La decadencia del Imperio

Nel Ocejo Durand
No saltan alambradas ni viajan en pateras, no tienen identidad personal reconocida y se intercambian los documentos entre ellos (¿quién habla y escribe en chino?), trabajan sin rechistar y se adaptan a cualquier situación, clima o régimen político; sus invasiones no producen temor sino regocijo entre la grandes multinacionales de distribución de sus productos...

"Los bárbaros siguen aumentando su presión sobre las fronteras de las provincias periféricas del Imperio". No se trata de una frase extraída de una de las crónicas de Orosio o de Zósimo sobre la realidad de su tiempo, poco antes de la definitiva caída del imperio romano tras una crisis que duraría más de dos siglos.

Por desgracia, es una noticia de nuestra actualidad, aunque la costumbre y la repetición de los mensajes la haga olvidar poco después de haberse producido. Los magrebíes y subsaharianos que tratan de cruzar el limes Mauretania, que delimita las fronteras del "primer mundo" en su vertiente meridional, y son golpeados y tiroteados desde ambas partes de los confines, separados por la deletérea valla que no deja de subir en altura, no es probable que conozcan la historia de Roma, ni tan siquiera les interese su propia historia. Lo que les interesa, primordialmente, es entrar en alguna de las provincias del imperio actual para escapar del hambre y las miserias a las que les ha condenado una desmesurada ambición de bienestar.

Y, sin embargo, repiten, inconscientemente, lo que los pueblos nómadas, germanos (marcómanos, alamanes, godos, francos, etc.) y eslavos hicieron a su vez con las fronteras del imperio romano, también empujados por el hambre y la explosión demográfica a la que se vieron sometidos y la de otros pueblos en expansión. El limes, la frontera de aquellos tiempos, estaba protegida en su mayor parte por algo que aún no ha cambiado de nombre: el vallum ( valla es su plural, en latín). Lo que sí ha cambiado son las armas, que ahora son de fuego, y las complicidades de los cooptados por el imperio para defender sus intereses: los reyezuelos y presidentuchos colocados estratégicamente en los países colindantes a esas mismas fronteras, con objeto de controlar a las poblaciones hambrientas e impedirles el paso, lo cual no siempre están dispuestos a mantener si no se les aumenta la annonae foederatae pactada, el dinero que paga sus servicios.

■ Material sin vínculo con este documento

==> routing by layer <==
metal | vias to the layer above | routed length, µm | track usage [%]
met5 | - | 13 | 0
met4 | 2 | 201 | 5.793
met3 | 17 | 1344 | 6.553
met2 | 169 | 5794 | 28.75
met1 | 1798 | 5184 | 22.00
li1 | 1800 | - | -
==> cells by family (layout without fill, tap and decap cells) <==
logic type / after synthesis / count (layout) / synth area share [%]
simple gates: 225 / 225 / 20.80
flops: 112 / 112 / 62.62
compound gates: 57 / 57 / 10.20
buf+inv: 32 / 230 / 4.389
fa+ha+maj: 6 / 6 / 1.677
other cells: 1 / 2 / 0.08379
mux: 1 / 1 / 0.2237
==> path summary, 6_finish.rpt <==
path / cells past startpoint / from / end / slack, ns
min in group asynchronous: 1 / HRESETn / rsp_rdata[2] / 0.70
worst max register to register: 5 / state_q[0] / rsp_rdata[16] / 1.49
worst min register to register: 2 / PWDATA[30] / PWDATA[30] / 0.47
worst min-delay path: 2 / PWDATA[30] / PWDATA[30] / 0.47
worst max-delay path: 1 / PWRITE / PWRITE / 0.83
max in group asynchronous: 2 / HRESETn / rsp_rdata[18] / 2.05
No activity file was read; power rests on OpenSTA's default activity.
**src/rtl/bp_me_pkg.sv**
```systemverilog
// rtl/bp_me_pkg.sv - shared ME constants and the bsg_cache packet width helper.
package bp_me_pkg;

    localparam int bsg_cache_opcode_width_lp = 5;

    // opcode + address + data + byte mask
    function automatic int bsg_cache_pkt_width_f(input int paddr_width, input int dword_width);
        return bsg_cache_opcode_width_lp + paddr_width + dword_width + dword_width / 8;
    endfunction

endpackage

`ifndef BSG_CACHE_PKT_WIDTH
`define BSG_CACHE_PKT_WIDTH(addr_mp, data_mp) (bp_me_pkg::bsg_cache_pkt_width_f(addr_mp, data_mp))
`endif

```
**src/rtl/bsg_fifo_1r1w_small.sv**
```systemverilog
// rtl/bsg_fifo_1r1w_small.sv - small circular-buffer FIFO with valid/ready in and valid/yumi out.
module bsg_fifo_1r1w_small
#(
    parameter int width_p = 1,
    parameter int els_p   = 4
) (
    input  logic               clk_i,
    input  logic               reset_i,
    input  logic               v_i,
    output logic               ready_o,
    input  logic [width_p-1:0] data_i,
    output logic               v_o,
    output logic [width_p-1:0] data_o,
    input  logic               yumi_i
);

    localparam int ptr_w = (els_p > 1) ? $clog2(els_p) : 1;
    localparam int cnt_w = $clog2(els_p + 1);

    logic [width_p-1:0] mem [els_p];
    logic [ptr_w-1:0]   rptr, wptr;
    logic [cnt_w-1:0]   cnt;
    logic               push, pop;

    function automatic logic [ptr_w-1:0] ptr_inc(input logic [ptr_w-1:0] p);
        return (p == ptr_w'(els_p - 1)) ? '0 : p + 1'b1;
    endfunction

    assign ready_o = (cnt != cnt_w'(els_p));
    assign v_o     = (cnt != '0);
    assign data_o  = mem[rptr];
    assign push    = v_i & ready_o;
    assign pop     = yumi_i & v_o;

    always_ff @(posedge clk_i or posedge reset_i) begin
        if (reset_i) begin
            rptr <= '0;
            wptr <= '0;
            cnt  <= '0;
        end else begin
            if (push) wptr <= ptr_inc(wptr);
            if (pop)  rptr <= ptr_inc(rptr);
            if (push && !pop)      cnt <= cnt + 1'b1;
            else if (!push && pop) cnt <= cnt - 1'b1;
        end
    end

    always_ff @(posedge clk_i) begin
        if (push) mem[wptr] <= data_i;
    end

endmodule

```
**src/rtl/bp_me_cache_pkt_arbiter.sv**
```systemverilog
// rtl/bp_me_cache_pkt_arbiter.sv - round-robin sharing of one bsg_cache port with in-order response routing.
// Optional packet locking for contiguous multi-word sequences: BP_ME_CACHE_PKT_ARB_LOCK_EN.
module bp_me_cache_pkt_arbiter
    import bp_me_pkg::*;
#(
    parameter int num_req_p         = 2,
    parameter int paddr_width_p     = 40,
    parameter int dword_width_p     = 64,
    parameter int max_outstanding_p = 4,
    localparam int pkt_w = `BSG_CACHE_PKT_WIDTH(paddr_width_p, dword_width_p)
) (
    input  logic                       clk_i,
    input  logic                       reset_i,
    input  logic [num_req_p*pkt_w-1:0] req_pkt_i,
    input  logic [num_req_p-1:0]       req_v_i,
    output logic [num_req_p-1:0]       req_ready_o,
`ifdef BP_ME_CACHE_PKT_ARB_LOCK_EN
    input  logic [num_req_p-1:0]       req_lock_i,
`endif
    output logic [dword_width_p-1:0]   resp_data_o,
    output logic [num_req_p-1:0]       resp_v_o,
    input  logic [num_req_p-1:0]       resp_yumi_i,
    output logic [pkt_w-1:0]           cache_pkt_o,
    output logic                       v_o,
    input  logic                       ready_i,
    input  logic [dword_width_p-1:0]   data_i,
    input  logic                       v_i,
    output logic                       yumi_o
);

    localparam int id_w  = $clog2(num_req_p);
    localparam int cnt_w = $clog2(max_outstanding_p + 1);

    logic [id_w-1:0]      rr_ptr, grant, head, next_ptr;
    logic [cnt_w-1:0]     count;
    logic [num_req_p-1:0] req_cand;
    logic                 grant_v, credit_ok, fire, rr_adv;
    logic                 fifo_ready, fifo_v;
    int                   idx;

`ifdef BP_ME_CACHE_PKT_ARB_LOCK_EN
    logic            locked;
    logic [id_w-1:0] lock_id;

    assign req_cand = locked ? (req_v_i & (num_req_p'(1) << lock_id)) : req_v_i;
    assign rr_adv   = fire & ~req_lock_i[grant];

    always_ff @(posedge clk_i or posedge reset_i) begin
        if (reset_i) begin
            locked  <= 1'b0;
            lock_id <= '0;
        end else if (fire) begin
            locked  <= req_lock_i[grant];
            lock_id <= grant;
        end
    end
`else
    assign req_cand = req_v_i;
    assign rr_adv   = fire;
`endif

    // Walk downward so the candidate closest to rr_ptr is the one left in grant.
    always_comb begin
        grant   = rr_ptr;
        grant_v = 1'b0;
        idx     = 0;
        for (int i = num_req_p - 1; i >= 0; i--) begin
            idx = int'(rr_ptr) + i;
            if (idx >= num_req_p) idx = idx - num_req_p;
            if (req_cand[idx]) begin
                grant   = id_w'(idx);
                grant_v = 1'b1;
            end
        end
    end

    assign next_ptr    = (grant == id_w'(num_req_p - 1)) ? '0 : grant + 1'b1;
    assign credit_ok   = (count < cnt_w'(max_outstanding_p)) & fifo_ready;
    assign v_o         = ~reset_i & grant_v & credit_ok;
    assign fire        = v_o & ready_i;
    assign cache_pkt_o = req_pkt_i[int'(grant)*pkt_w +: pkt_w];

    always_comb begin
        req_ready_o = '0;
        if (!reset_i && grant_v && credit_ok && ready_i) req_ready_o[grant] = 1'b1;
    end

    // Responses return in issue order, so the queue head names the owner.
    always_comb begin
        resp_v_o = '0;
        if (!reset_i && v_i && fifo_v) resp_v_o[head] = 1'b1;
    end

    assign resp_data_o = data_i;
    assign yumi_o      = ~reset_i & v_i & fifo_v & resp_yumi_i[head];

    bsg_fifo_1r1w_small #(
        .width_p (id_w),
        .els_p   (max_outstanding_p)
    ) id_fifo (
        .clk_i   (clk_i),
        .reset_i (reset_i),
        .v_i     (fire),
        .ready_o (fifo_ready),
        .data_i  (grant),
        .v_o     (fifo_v),
        .data_o  (head),
        .yumi_i  (yumi_o)
    );

    always_ff @(posedge clk_i or posedge reset_i) begin
        if (reset_i) begin
            rr_ptr <= '0;
            count  <= '0;
        end else begin
            if (rr_adv) rr_ptr <= next_ptr;
            if (fire && !yumi_o)      count <= count + 1'b1;
            else if (!fire && yumi_o) count <= count - 1'b1;
        end
    end

    always_ff @(posedge clk_i) begin
        if (!reset_i) assert (!(v_i && !fifo_v));
    end

endmodule

```
**config.mk**
```make
export PLATFORM = sky130hd
export DESIGN_NAME = bp_me_cache_pkt_arbiter
export DESIGN_NICKNAME = d
export VERILOG_FILES = /design/src/rtl/bp_me_pkg.sv /design/src/rtl/bsg_fifo_1r1w_small.sv /design/src/rtl/bp_me_cache_pkt_arbiter.sv
export SDC_FILE = /design/constraint.sdc
export NUM_CORES = 1
export LEC_CHECK = 0
export ABC_CLOCK_PERIOD_IN_PS = 3000
export CORE_AREA = 2 2 190 192
export CTS_BUF_LIST = sky130_fd_sc_hd__clkbuf_16
export DETAILED_ROUTE_END_ITERATION = 6
export DIE_AREA = 0 0 192 194
export MAX_ROUTING_LAYER = met4
export PLACE_DENSITY_LB_ADDON = 0.25
export SLEW_MARGIN = 10
export SYNTH_ARGS = -nofsm -noshare
export SYNTH_HDL_FRONTEND = slang
export SYNTH_HIERARCHICAL = 1
export SYNTH_SLANG_ARGS = --single-unit
```
**constraint.sdc**
```tcl
create_clock -name clk_i -period 3 [get_ports clk_i]
set_clock_uncertainty 0.15 [all_clocks]
set_input_delay 0.6 -clock clk_i [delete_from_list [all_inputs] [get_ports clk_i]]
set_output_delay 0.6 -clock clk_i [all_outputs]
set_load 0.02 [all_outputs]
```
==> flow_summary.toml <==
[run_status]
status = "finished clean"

[timing]
max_freq_mhz = 337
hold_slack_ns = 0.363
drv_slew = 0
worst_slew_pin_slew_ns = 0.396
max_slew_margin_pct = 73.3
fin_crit_ns = 2.97
period_share_pct = 98.9
rsz0062_at_grt = "true"
fin_tns_setup_ns = 0
finalSetupViolations = 0
hold_viol = 0

[power_and_ir_drop]
pwr-share-seq_pct = 11.5
leakagePower_nw = 3.11
p_comb_share_pct = 80.9
switchingPower_mw = 1.37
power_frac_clock_pct = 7.6
power_density_nw_per_um2 = 479
intPower_mw = 2.03
ir_worst_vdd_mv = 0.257
swShare_pct = 40.3

[floorplanning]
die-area_um2 = 37200
ioPinCount = 493
initial_utilization_pct = 9.18
dieHeight_um = 194
rows = 69
die_x_um = 192
core_um2 = 35200

[synthesis]
netlist.area_leader.share_pct = 40.9
syn_nets = 580
postSynthAreaPerCell_um2 = 12.2
ys.flop_type = "dfrtp_1"
synthTopCellsByCount = "mux2_4 (88), buf_4 (67), mux2_2 (35)"
synth_seq_cells = 15
synth_edf_count = 4
synthCells = 265
synthArstFlopShare_pct = 73.3
synth_area_leaders = "mux2_4 (41%), buf_4 (16%), mux2_2 (12%)"
synthDistinctLibCells = 29
syn_area_um2 = 3230
synth-seq-area-share_pct = 12.2
yosysWarnings = 6
yosysMostFrequentCell = "mux2_4"
netlist.top_cell.by_area = "mux2_4"

[final_layout]
final_cells = 1051
drive_above_1_share_pct = 30.5
final_core_util_pct = 20.2
syn_to_final_growth_pct = 120
multi_input_area_um2 = 2120
finalNetCount = 906
fillers = 3886
seqCellArea_um2 = 395
diodes = 0

[routing]
drt_iter0_drc = 60
routed_wirelength_mm = 17.1
viasPerCell = 3.09
vias = 3250
first_pass_iters = 4
ant_nets = 0
wl_per_cell_um = 16.3
drc = 0

[global_route]
grt_pass1_wl_mm = 22.2
grt_max_degree = 14
grt_overflow = 0
antenna_found_initial = 0
grt_pass1_vias = 3347
track_usage_pct = 8.37

[setup_path]
critPathSlowestCell = "dlygate4sd2_1"
max_stage_delay_ns = 0.33
cp.arrival_ns = 2.22
critPathTopFamily = "buffers and inverters"
start_kind = "primary input"
crit_type = "in2out"
crit_required_ns = 2.25
path_max_fanout = 11
ff2ff_path_depth = 10
cp_cell_sequence = "dlygate4sd2_1 -> nor2_2 -> o21ai_4 -> buf_12 -> buf_12 -> buf_4 -> mux2_4 -> dlygate4sd2_1"
path_depth = 8
endpoint_kind = "primary output"
critPathBufInv = 5

[clock_network]
clock_latency_ns = 0.24
clkTransAtPathRegs_ns = 0.05
clockBufferDepth = 2
ctsHoldBuffers = 0
cts_tree = "done"
cts_buffers = 3
cts_root_buffer = "clkbuf_16"
cts_max_level = 1
cts_sinks = 15

[placed_design]
dp.cells = 1042
gp_congestion = 0.789
port_buffers = 364
dp_hpwl_mm = 15.1

[job]
drv_cap = 0

[min_path]
hp-class = "reg2reg"
whs_path_depth = 1
-- cell families after synthesis --
family | after synthesis | synth area share, %
compound gates | 5 | 1.51
flops | 15 | 12.2
fa+ha+maj | 9 | 3.95
buf+inv | 84 | 22.4
simple gates | 21 | 4.26
mux | 125 | 54.0
xor+xnor | 6 | 1.62
-- power by group through the flow --
stage	clock network [mW]	logic [mW]	registers [mW]
finish	0.257	2.75	0.393
global route	0.273	2.94	0.409
CTS	0.264	2.77	0.395
detailed placement	0	2.93	0.398
global placement	0	2.94	0.398
floorplan	0	1.85	0.373
-- worst register-to-register path: cells and delay by family (launching register included) --
kind,cells,cell delay (ns)
buffers and inverters,1,0.07
multiplexers,1,0.58
adder cells (fa/ha/maj),2,0.58
XOR/XNOR,2,0.30
flip-flops,1,0.42
AND/OR/NAND/NOR,3,0.37
AO/OA/AOI/OAI,1,0.22
-- path summary, 6_finish.rpt --
kind | start | to | slack [ns]
min | count[0] | count[0] | 0.36
max | req_v_i[1] | cache_pkt_o[15] | 0.03
max in group asynchronous | reset_i | id_fifo/rptr[0] | 1.85
min reg2reg | count[0] | count[0] | 0.36
min in group asynchronous | reset_i | rr_ptr | 0.56
max reg2reg | id_fifo/rptr[0] | id_fifo/cnt[2] | 0.23
-- area by class of cell --
class                           count  share of cell area (%)
Timing Repair Buffer              398                    54.9
Multi-Input combinational cell    166                    29.9
Tap cell                          461                    8.12
Sequential cell                    15                    5.57
Clock buffer                        3                    1.06
Inverter                            7                   0.370
Clock inverter                      1                  0.0704
-- routing by layer --
metal,share of wire [%],track usage (%)
met3,14,3.84
met2,45,13.6
met1,41,9.84
met4,0.37,0.509
met5,0,-
-- cells in the final DEF (no fill, tap or decap) --
master	synthesis	layout
nor3_1	2	1
fa_1	2	2
o21ai_4	1	1
nor2b_1	1	1
mux4_2	1	1
ha_1	7	7
dfrtp_1	11	11
nor3_2	0	1
a22o_1	1	1
nand2_4	1	1
mux2i_1	1	1
nor4b_4	1	1
nor3b_2	0	1
edfxtp_1	4	4
mux2_4	88	88
xor2_1	4	4
clkdlybuf4s15_1	0	34
a22oi_1	1	1
and2_1	5	5
buf_4	67	24
buf_2	0	1
or3_4	1	1
a21boi_2	1	1
mux2_2	35	35
dlymetal6s2s_1	0	5
nor2_1	5	5
xnor2_1	2	2
buf_16	0	1
nor2_2	1	1
o21ai_0	1	1
inv_1	7	7
buf_12	9	9
clkbuf_2	0	9
clkbuf_16	0	3
nand2_1	3	3
clkinv_2	0	1
clkdlybuf4s50_1	0	241
dlygate4sd2_1	0	74
-- flip-flops by register name (all words and copies together) (netlist names) --
name	count
rr_ptr	1
id_fifo/wptr	2
id_fifo/mem	4
id_fifo/rptr	2
count	3
id_fifo/cnt	3
-- through the flow --
stage,instance area [µm²],worst slack (ns),total power [mW]
2_1_floorplan,3240,0.0353,2.23
3_3_place_gp,7080,-0.439,3.34
3_5_place_dp,7080,-0.450,3.33
4_1_cts,7070,0.000590,3.43
5_1_grt,7100,-0.0287,3.62
6_report,7100,0.0327,3.40
-- what timing repair did --
| item | in CTS | in global routing |
|---|---|---|
| gates resized for setup | 124 | 55 |
| buffers inserted | 2 | 2 |
| cloned | 1 | 0 |
| pin swaps | 1 | 0 |
| endpoints found under the setup margin | 121 | 61 |
| endpoints found under the hold margin | 0 | 0 |
Note: power is estimated with default switching activity, not from simulation.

Mientras la dinastía alauita dejaba a la merced a estos prófugos de los desastres "humanitarios" cotidianos en sus respectivos países, permitiéndoles acampar alrededor de las colonias españolas en espera de una oportunidad para infiltrarse, con varias argucias y expedientes, en el deseado mundo de los ricos, el problema de la presión en la frontera no había adquirido los tintes apocalípticos que en estos días ha asumido la situación: se "limitaba" al arriesgado trajín de pateras, cuyo contenido material era arrojado al mar por las patrulleras encargadas de la vigilancia costera (sin necesidad de abordaje, basta su sola presencia, el oleaje de su estela) con objeto de crear un nuevo parque temático submarino, para lo que llamaron a todos los escualos del Atlántico para participar como protagonistas en el banquete invisible, junto a delfines y balénidos que hacen las delicias del nuevo turista acuático muy sensibilizado con la protección de la fauna marina. A no mucho tardar, veremos a los hijos de estos naturalistas impecables pidiendo a sus padres que les compren un "cucurucho de marroquí" para echar de comer a los grandes peces que pululan por las aguas del Estrecho con una aleta triangular que sobresale del agua.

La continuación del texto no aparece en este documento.